Um grupo de investigadores da Sociedade para Epidemiologia Ambiental, no Japão, diz ter encontrado fortes evidências que comprovam que as radiações de Fukushima contribuíram para aumentar a incidência de cancro da tiroide entre as crianças que vivem perto do local do acidente nuclear.
O estudo avaliou 370 mil crianças da região e concluiu que estas apresentavam um risco 20 a 50 vezes superior de desenvolver cancro da tiroide, em comparação com as pessoas que vivem em qualquer outra parte do mundo.
Um relatório publicado em agosto de 2015, o mais recente até à data, refere que 137 daquelas crianças foram diagnosticadas com cancro da tiroide ou tinham uma grande probabilidade de vir a sofrer da doença, o que representa um aumento de 25 novos casos em comparação com 2014.

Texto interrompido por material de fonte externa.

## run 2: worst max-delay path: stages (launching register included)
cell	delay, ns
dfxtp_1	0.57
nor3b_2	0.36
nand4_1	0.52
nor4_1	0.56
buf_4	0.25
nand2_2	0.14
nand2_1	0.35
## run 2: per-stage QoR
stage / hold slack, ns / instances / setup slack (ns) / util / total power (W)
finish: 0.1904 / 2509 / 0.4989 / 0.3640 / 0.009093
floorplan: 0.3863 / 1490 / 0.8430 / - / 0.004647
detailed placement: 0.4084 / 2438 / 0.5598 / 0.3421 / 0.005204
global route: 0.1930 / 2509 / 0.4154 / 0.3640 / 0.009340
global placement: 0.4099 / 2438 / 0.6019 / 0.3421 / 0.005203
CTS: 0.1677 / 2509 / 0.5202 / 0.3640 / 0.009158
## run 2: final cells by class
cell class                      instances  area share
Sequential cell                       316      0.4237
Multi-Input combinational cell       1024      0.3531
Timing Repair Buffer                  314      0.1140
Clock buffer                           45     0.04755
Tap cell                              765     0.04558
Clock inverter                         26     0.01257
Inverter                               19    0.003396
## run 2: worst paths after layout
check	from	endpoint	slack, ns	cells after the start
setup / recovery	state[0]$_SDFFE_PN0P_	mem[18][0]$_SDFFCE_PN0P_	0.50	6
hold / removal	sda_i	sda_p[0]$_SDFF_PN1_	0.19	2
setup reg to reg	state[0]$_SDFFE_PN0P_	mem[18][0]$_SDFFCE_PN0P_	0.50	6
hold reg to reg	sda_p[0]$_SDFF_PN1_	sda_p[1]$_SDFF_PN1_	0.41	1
## config.mk

```make
export PLATFORM = sky130hd
export DESIGN_NAME = stopgnt_seq
export DESIGN_NICKNAME = d
export VERILOG_FILES = /design/src/rtl/pwrseq_pkg.sv /design/src/rtl/pwrseq_sync.sv /design/src/rtl/pwrseq_fsm.sv /design/src/rtl/stopgnt_seq.sv
export SDC_FILE = /design/constraint.sdc
export NUM_CORES = 1
export LEC_CHECK = 0
export BUFFER_PORTS_ARGS = -buffer_cell sky130_fd_sc_hd__buf_2
export CAP_MARGIN = 20
export CORE_AREA = 2 2 39 41
export CTS_BUF_LIST = sky130_fd_sc_hd__clkbuf_16
export CTS_CLUSTER_DIAMETER = 200
export CTS_CLUSTER_SIZE = 25
export DETAILED_ROUTE_END_ITERATION = 7
export DIE_AREA = 0 0 41 43
export GPL_TIMING_DRIVEN = 1
export MAX_ROUTING_LAYER = met4
export PLACE_DENSITY = 0.51
export SETUP_SLACK_MARGIN = 0.2
export SYNTH_ARGS = -nofsm -noshare
export SYNTH_HDL_FRONTEND = slang
export SYNTH_SLANG_ARGS = --single-unit
```

## constraint.sdc

```tcl
create_clock -name clk -period 2.1 [get_ports clk]
set_input_delay 0.42 -clock clk [delete_from_list [all_inputs] [get_ports clk]]
set_output_delay 0.42 -clock clk [all_outputs]
set_load 0.02 [all_outputs]
```

## src/rtl/pwrseq_pkg.sv

```systemverilog
package pwrseq_pkg;
  localparam int PS_W = 3;

  typedef enum logic [PS_W-1:0] {
    PS_RUN        = 3'd0,
    PS_WAIT_BND   = 3'd1,
    PS_FLUSH      = 3'd2,
    PS_DRAIN      = 3'd3,
    PS_ACK        = 3'd4,
    PS_WAIT_QUAL  = 3'd5,
    PS_STOP_GRANT = 3'd6,
    PS_WAKE       = 3'd7
  } pwr_state_e;
endpackage

```

## src/rtl/pwrseq_sync.sv

```systemverilog
module pwrseq_sync #(
  parameter int   STAGES  = 2,
  parameter logic RST_VAL = 1'b0
) (
  input  logic clk,
  input  logic rst_n,
  input  logic din,
  output logic dout
);
  localparam int TOP = STAGES - 1;

  logic [TOP:0] chain_q;

  always_ff @(posedge clk or negedge rst_n) begin
    if (!rst_n) chain_q <= {STAGES{RST_VAL}};
    else        chain_q <= {chain_q[TOP-1:0], din};
  end

  assign dout = chain_q[TOP];
endmodule

```

## src/rtl/pwrseq_fsm.sv

```systemverilog
module pwrseq_fsm
  import pwrseq_pkg::*;
(
  input  logic       clk,
  input  logic       rst_n,
  input  logic       stop_rq,
  input  logic       retire_bnd,
  input  logic       flush_done,
  input  logic       bus_idle,
  input  logic       sg_rdy,
  input  logic       wb_empty,
  input  logic       wb_chk_en,
  output pwr_state_e state_o,
  output logic       flush_req,
  output logic       sg_cyc_req,
  output logic       core_clk_en,
  output logic       resume
);
  pwr_state_e state_q, state_d;
  logic       state_en;
  logic       wb_seen_q, wb_seen_d;
  logic       resume_d, resume_q;
  logic       wb_ok;

  assign wb_ok = !wb_chk_en || wb_empty || wb_seen_q;

  always_comb begin
    state_d = state_q;
    case (state_q)
      PS_RUN:        if (stop_rq) state_d = PS_WAIT_BND;
      PS_WAIT_BND: begin
        if (!stop_rq)        state_d = PS_RUN;
        else if (retire_bnd) state_d = PS_FLUSH;
      end
      PS_FLUSH:      if (flush_done) state_d = PS_DRAIN;
      PS_DRAIN:      if (bus_idle)   state_d = PS_ACK;
      PS_ACK:        if (sg_rdy)     state_d = wb_ok ? PS_STOP_GRANT : PS_WAIT_QUAL;
      PS_WAIT_QUAL:  if (wb_ok)      state_d = PS_STOP_GRANT;
      PS_STOP_GRANT: if (!stop_rq)   state_d = PS_WAKE;
      PS_WAKE:                       state_d = PS_RUN;
      default:                       state_d = PS_RUN;
    endcase
  end

  assign state_en  = (state_d != state_q);
  assign wb_seen_d = (state_q == PS_ACK) ? (wb_seen_q | (wb_chk_en & wb_empty)) : 1'b0;
  assign resume_d  = (state_q == PS_WAKE);

  always_ff @(posedge clk or negedge rst_n) begin
    if (!rst_n) begin
      state_q   <= PS_RUN;
      wb_seen_q <= 1'b0;
      resume_q  <= 1'b0;
    end else begin
      if (state_en) state_q <= state_d;
      wb_seen_q <= wb_seen_d;
      resume_q  <= resume_d;
    end
  end

  assign state_o     = state_q;
  assign flush_req   = (state_q == PS_FLUSH);
  assign sg_cyc_req  = (state_q == PS_ACK);
  assign core_clk_en = (state_q != PS_STOP_GRANT);
  assign resume      = resume_q;


  withdraw_no_flush_chk: assert property (@(posedge clk) disable iff (!rst_n)
    ($past(state_q) == PS_WAIT_BND && state_q == PS_RUN) |-> !$past(stop_rq));


  drain_after_flush_chk: assert property (@(posedge clk) disable iff (!rst_n)
    (state_q == PS_DRAIN && $past(state_q) != PS_DRAIN) |->
      ($past(state_q) == PS_FLUSH && $past(flush_done)));


  ack_held_chk: assert property (@(posedge clk) disable iff (!rst_n)
    (sg_cyc_req && !sg_rdy) |=> sg_cyc_req);


  gate_after_ready_chk: assert property (@(posedge clk) disable iff (!rst_n)
    ($fell(core_clk_en)) |->
      (($past(state_q) == PS_ACK && $past(sg_rdy)) || $past(state_q) == PS_WAIT_QUAL));


  wb_qual_chk: assert property (@(posedge clk) disable iff (!rst_n)
    ($past(state_q) == PS_WAIT_QUAL && state_q == PS_STOP_GRANT) |->
      $past(wb_empty || !wb_chk_en));


  wake_order_chk: assert property (@(posedge clk) disable iff (!rst_n)
    $rose(resume) |-> (core_clk_en && $past(core_clk_en) && state_q == PS_RUN));
endmodule

```

## src/rtl/stopgnt_seq.sv

```systemverilog
module stopgnt_seq
  import pwrseq_pkg::*;
#(
  parameter int SYNC_STAGES = 2,
  parameter int RST_STAGES  = 2
) (
  input  logic            clk,
  input  logic            rst_n,
  input  logic            stop_req_n,
  input  logic            retire_bnd,
  input  logic            flush_done,
  input  logic            bus_idle,
  input  logic            sg_rdy,
  input  logic            wb_empty,
  input  logic            wb_chk_en,
  output logic            flush_req,
  output logic            sg_cyc_req,
  output logic            core_clk_en,
  output logic            resume,
  output logic [PS_W-1:0] pwr_state
);
  logic       rst_int_n;
  logic       req_n_sync;
  pwr_state_e state;

  pwrseq_sync #(.STAGES(RST_STAGES), .RST_VAL(1'b0)) u_rst_sync (
    .clk  (clk),
    .rst_n(rst_n),
    .din  (1'b1),
    .dout (rst_int_n)
  );

  pwrseq_sync #(.STAGES(SYNC_STAGES), .RST_VAL(1'b1)) u_req_sync (
    .clk  (clk),
    .rst_n(rst_int_n),
    .din  (stop_req_n),
    .dout (req_n_sync)
  );

  pwrseq_fsm u_fsm (
    .clk        (clk),
    .rst_n      (rst_int_n),
    .stop_rq    (~req_n_sync),
    .retire_bnd (retire_bnd),
    .flush_done (flush_done),
    .bus_idle   (bus_idle),
    .sg_rdy     (sg_rdy),
    .wb_empty   (wb_empty),
    .wb_chk_en  (wb_chk_en),
    .state_o    (state),
    .flush_req  (flush_req),
    .sg_cyc_req (sg_cyc_req),
    .core_clk_en(core_clk_en),
    .resume     (resume)
  );

  assign pwr_state = state;


  stop_grant_hold_chk: assert property (@(posedge clk) disable iff (!rst_int_n)
    ($past(state) == PS_STOP_GRANT) |->
      (state == PS_STOP_GRANT || state == PS_WAKE));
endmodule

```

==> results.yml, run 1 <==
synthesis:
  synth_commonest_cells: "7 x dfrtp_1, 4 x nand2_1, 3 x nor2_1"
  most_common_cell_in_the_synthesized_netlist: "dfrtp_1"
  post-synth-top-area-fraction_pct: 43.8
  synth_warnings: 0
  syn_avg_cell_area_um2: 10.8
  synth_area_leaders: "dfrtp_1 44%, dfstp_2 13%, a211o_1 4.4%"
  syn_area_um2: 400
  post_synth_inst_count: 37
  share_of_synthesized_area_occupied_by_flip_flops_and_latches_pct: 56.9
  dominantRegCellSynth: "dfrtp_1"
  cell_type_with_the_largest_total_area_after_synthesis: "dfrtp_1"
  syn-num-nets: 46
  synth-edff-count: 0
  number_of_unique_standard_cell_types_used_by_synthesis: 20
  async_flop_share_pct: 100
  synth-seq-cells: 9
worst_setup_path:
  critical-path-top-delay-family: "flip-flops"
  worstPathMaxFanout: 11
  setup.worst_path.end_class: "output pin"
  worst-endpoint-arrival_ns: 1.21
  path_cells: "nor2b_1 -> and2b_1 -> buf_2"
  worst_r2r_end: "u_fsm.state_o[0]$_DFFE_PN0P_"
  critical_path.slowest_cell: "dfrtp_1"
  setup.reg_to_reg.worst_slack_ns: 0.83
  ff2ff_path_depth: 2
  worst-path-buf-inv: 1
  critical_path.reg2reg.startpoint: "u_fsm.state_o[2]$_DFFE_PN0P_"
  critPathLaunchType: "flop"
  cpPeakStageDelay_ns: 0.47
  cp.required_ns: 1.68
  critPathKind: "flop to output pin"
global_routing:
  grt_antenna_before_repair: 0
  grt_pass1_wl_um: 1270
  grt_usage_pct: 11.5
  grt.overflow.total: 0
  first_global_vias: 301
  gr-usage-met3_pct: 4.71
  groute.layer.met2.usage_pct: 17.2
  globalRouteMet1Util_pct: 12.4
  grt_start_max_net_pins: 12
  grt_most_used_layer: "met2"
sta:
  timing_hold_violations_final: 0
  fin_skew_ns: 0.00274
  grt_setup_unrepaired: "false"
  fmax_mhz: 615
  finalMaxSlewViolations: 0
  layout_setup_ws_ns: 0.473
  timing.final.crit_period_ns: 1.63
  fin_setup_tns_ns: 0
  post-route-period-util_pct: 77.5
  final-setup-viol-count: 0
clock_network:
  postCtsSetupBuffers: 0
  clock-root-buffer: "clkbuf_16"
  cts.reportedPaths.clkPinSlew_ns: 0.04
  tritoncts: "built"
  cts_made_buffers: 3
  cts_max_path_buffers: 2
  cts.hold.buffers_added: 1
  cts-htree-levels: 1
  post_cts_resized: 0
  clock-sinks: 9
  clock_insertion_delay_worst_skew_ns: 0.23
power_and_ir_drop:
  power-per-cell-area_mw_per_mm2: 1510
  report.power.total_uw: 855
  vdd_drop_max_mv: 0.730
  leakagePower_nw: 0.285
finish:
  drive_gt1_share_pct: 38.2
  syn2layout_area_growth_pct: 41.9
  antennaDiodeCount: 0
  final_nets: 65
floorplan:
  core_region_area_mm2: 0.00138
  ioPinCount: 16
  width_of_the_die_um: 41
  die_height_um: 43
  floorplan.initialDensity_pct: 28.9
  placementRows: 14
  die_area_mm2: 0.00176
placement:
  dp.final_hpwl_um: 570
  port-buffer-count: 15
  globalplace.congestion: 0.721
  dp_slack_ns: 0.709
route:
  drtIter0Drc: 4
  drc_errors_left: 0
  detailedRoute.firstPassIterationCount: 4
  totalWireLength_um: 741
  wire_per_inst_um: 10.4
  average_vias_per_placed_instance: 4.49
  total_vias_in_the_final_route: 319
  route.antenna.remaining_nets: 0
status:
  run_status: "finished clean"
min_path:
  hold_path.class: "flop to async pin"
flow_run:
  maxCapViolCount: 0
==> src/rtl/sfq_fifo.sv <==
module sfq_fifo #(
  parameter int DW    = 8,
  parameter int DEPTH = 256
) (
  input  logic                     clk,
  input  logic                     rst_n,
  input  logic                     push,
  input  logic [DW-1:0]            wdata,
  input  logic                     pop,
  output logic [DW-1:0]            rdata,
  output logic [$clog2(DEPTH):0]   level,
  output logic                     full,
  output logic                     empty
);
  localparam int AW = $clog2(DEPTH);
  localparam int CW = AW + 1;

  logic [DW-1:0] mem [DEPTH];
  logic [AW-1:0] wr_q, wr_d, rd_q, rd_d;
  logic [CW-1:0] cnt_q, cnt_d;
  logic          do_push, do_pop;

  function automatic logic [AW-1:0] bump(input logic [AW-1:0] p);
    return (p == AW'(DEPTH - 1)) ? '0 : p + 1'b1;
  endfunction

  assign empty   = (cnt_q == '0);
  assign full    = (cnt_q == CW'(DEPTH));
  assign do_push = push & ~full;
  assign do_pop  = pop & ~empty;

  always_comb begin
    wr_d  = do_push ? bump(wr_q) : wr_q;
    rd_d  = do_pop  ? bump(rd_q) : rd_q;
    cnt_d = cnt_q + CW'(do_push) - CW'(do_pop);
  end

  always_ff @(posedge clk or negedge rst_n) begin
    if (!rst_n) begin
      wr_q  <= '0;
      rd_q  <= '0;
      cnt_q <= '0;
    end else begin
      wr_q  <= wr_d;
      rd_q  <= rd_d;
      cnt_q <= cnt_d;
    end
  end

  always_ff @(posedge clk) begin
    if (do_push) mem[wr_q] <= wdata;
  end

  assign rdata = empty ? '0 : mem[rd_q];
  assign level = cnt_q;
endmodule

==> src/rtl/sfq_rx_idle.sv <==
module sfq_rx_idle #(
  parameter int LIMIT = 32
) (
  input  logic clk,
  input  logic rst_n,
  input  logic tick,
  input  logic rx_empty,
  input  logic rx_pop,
  input  logic restart,
  output logic expire
);
  localparam int CW = (LIMIT > 1) ? $clog2(LIMIT) : 1;

  logic [CW-1:0] cnt_q, cnt_d;
  logic          hold, at_end;

  assign hold   = restart | rx_pop | rx_empty;
  assign at_end = (cnt_q == CW'(LIMIT - 1));
  assign expire = tick & ~hold & at_end;

  always_comb begin
    cnt_d = cnt_q;
    if (hold)                 cnt_d = '0;
    else if (tick && !at_end) cnt_d = cnt_q + 1'b1;
  end

  always_ff @(posedge clk or negedge rst_n) begin
    if (!rst_n) cnt_q <= '0;
    else        cnt_q <= cnt_d;
  end
endmodule

==> src/rtl/sfq_irq_status.sv <==
module sfq_irq_status #(
  parameter int DW       = 8,
  parameter int DEPTH    = 256,
  parameter int TMO_BITS = 32,
  parameter int WM_RST   = 32
) (
  input  logic                       clk,
  input  logic                       rst_n,
  input  logic                       tx_push,
  input  logic [DW-1:0]              tx_wdata,
  input  logic                       tx_pop,
  output logic [DW-1:0]              tx_rdata,
  input  logic                       rx_push,
  input  logic [DW-1:0]              rx_wdata,
  input  logic                       rx_pop,
  output logic [DW-1:0]              rx_rdata,
  input  logic                       shifter_busy,
  input  logic                       bit_tick,
  input  logic                       wm_we,
  input  logic [sfq_pkg::WM_WORD_W-1:0] wm_wdata,
  input  logic                       mask_we,
  input  logic [sfq_pkg::RAW_W-1:0]  mask_wdata,
  input  logic                       clr_we,
  input  logic [sfq_pkg::CLR_W-1:0]  clr_wdata,
  output logic [sfq_pkg::STAT_W-1:0] status,
  output logic [sfq_pkg::RAW_W-1:0]  raw_irq,
  output logic [sfq_pkg::RAW_W-1:0]  masked_irq,
  output logic                       irq
);
  import sfq_pkg::*;
  localparam int CW = $clog2(DEPTH) + 1;

  logic [CW-1:0]    tx_lvl, rx_lvl;
  logic             tx_full, tx_empty, rx_full, rx_empty;
  logic [WM_W-1:0]  rx_thr_q, rx_thr_d, tx_thr_q, tx_thr_d;
  logic [RAW_W-1:0] mask_q, mask_d;
  logic             ovr_q, ovr_d, tmo_q, tmo_d;
  logic             ovr_set, tmo_set, clr_ovr, clr_tmo;
  stat_t            st;

  sfq_fifo #(.DW(DW), .DEPTH(DEPTH)) u_txq (
    .clk(clk), .rst_n(rst_n), .push(tx_push), .wdata(tx_wdata),
    .pop(tx_pop), .rdata(tx_rdata), .level(tx_lvl),
    .full(tx_full), .empty(tx_empty));

  sfq_fifo #(.DW(DW), .DEPTH(DEPTH)) u_rxq (
    .clk(clk), .rst_n(rst_n), .push(rx_push), .wdata(rx_wdata),
    .pop(rx_pop), .rdata(rx_rdata), .level(rx_lvl),
    .full(rx_full), .empty(rx_empty));

  assign clr_ovr = clr_we & clr_wdata[IRQ_OVR];
  assign clr_tmo = clr_we & clr_wdata[IRQ_TMO];
  assign ovr_set = rx_push & rx_full;

  sfq_rx_idle #(.LIMIT(TMO_BITS)) u_idle (
    .clk(clk), .rst_n(rst_n), .tick(bit_tick), .rx_empty(rx_empty),
    .rx_pop(rx_pop), .restart(clr_tmo), .expire(tmo_set));

  always_comb begin
    rx_thr_d = rx_thr_q;
    tx_thr_d = tx_thr_q;
    mask_d   = mask_q;
    if (wm_we) begin
      rx_thr_d = wm_wdata[WM_RX_LSB +: WM_W];
      tx_thr_d = wm_wdata[WM_TX_LSB +: WM_W];
    end
    if (mask_we) mask_d = mask_wdata;
    ovr_d = ovr_set ? 1'b1 : (clr_ovr ? 1'b0 : ovr_q);
    tmo_d = clr_tmo ? 1'b0 : (tmo_set ? 1'b1 : tmo_q);
  end

  always_ff @(posedge clk or negedge rst_n) begin
    if (!rst_n) begin
      rx_thr_q <= WM_W'(WM_RST);
      tx_thr_q <= WM_W'(WM_RST);
      mask_q   <= '0;
      ovr_q    <= 1'b0;
      tmo_q    <= 1'b0;
    end else begin
      rx_thr_q <= rx_thr_d;
      tx_thr_q <= tx_thr_d;
      mask_q   <= mask_d;
      ovr_q    <= ovr_d;
      tmo_q    <= tmo_d;
    end
  end

  always_comb begin
    st.tx_empty  = tx_empty;
    st.tx_nfull  = ~tx_full;
    st.rx_nempty = ~rx_empty;
    st.rx_full   = rx_full;
    st.busy      = shifter_busy | ~tx_empty;
    raw_irq          = '0;
    raw_irq[IRQ_OVR] = ovr_q;
    raw_irq[IRQ_TMO] = tmo_q;
    raw_irq[IRQ_RXW] = (rx_lvl >= CW'(rx_thr_q));
    raw_irq[IRQ_TXW] = (tx_lvl <= CW'(tx_thr_q));
  end

  assign status     = st;
  assign masked_irq = raw_irq & mask_q;
  assign irq        = |masked_irq;
endmodule

==> config.mk <==
export PLATFORM = sky130hd
export DESIGN_NAME = sfq_irq_status
export DESIGN_NICKNAME = d
export VERILOG_FILES = /design/src/rtl/sfq_pkg.sv /design/src/rtl/sfq_fifo.sv /design/src/rtl/sfq_rx_idle.sv /design/src/rtl/sfq_irq_status.sv
export SDC_FILE = /design/constraint.sdc
export NUM_CORES = 2
export LEC_CHECK = 0
export CELL_PAD_IN_SITES_DETAIL_PLACEMENT = 1
export CELL_PAD_IN_SITES_GLOBAL_PLACEMENT = 2
export CORE_ASPECT_RATIO = 2
export CORE_MARGIN = 8
export CORE_UTILIZATION = 51
export CTS_CLUSTER_SIZE = 40
export DETAILED_ROUTE_END_ITERATION = 16
export HOLD_SLACK_MARGIN = 0.05
export PLACE_DENSITY_LB_ADDON = 0.1
export SETUP_SLACK_MARGIN = 0.5
export SYNTH_ARGS = -nofsm -noshare
export SYNTH_HDL_FRONTEND = slang
export SYNTH_SLANG_ARGS = --single-unit
==> constraint.sdc <==
create_clock -name clk -period 3.8 [get_ports clk]
set_clock_uncertainty 0.2 [all_clocks]
set_input_delay 0.38 -clock clk [delete_from_list [all_inputs] [get_ports clk]]
set_output_delay 0.38 -clock clk [all_outputs]
set_load 0.03 [all_outputs]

Toshihide Tsuda, médico responsável pela investigação, refere que os dados são esclarecedores, pois, em todo o mundo, a cada ano, apenas uma ou duas crianças num milhão desenvolvem este tipo de tumor.
Perante os resultados, a equipa espera agora conseguir contrariar os consensos médicos atuais que indicam a impossibilidade de associar cientificamente o acidente de Fukushima a um caso individual de cancro.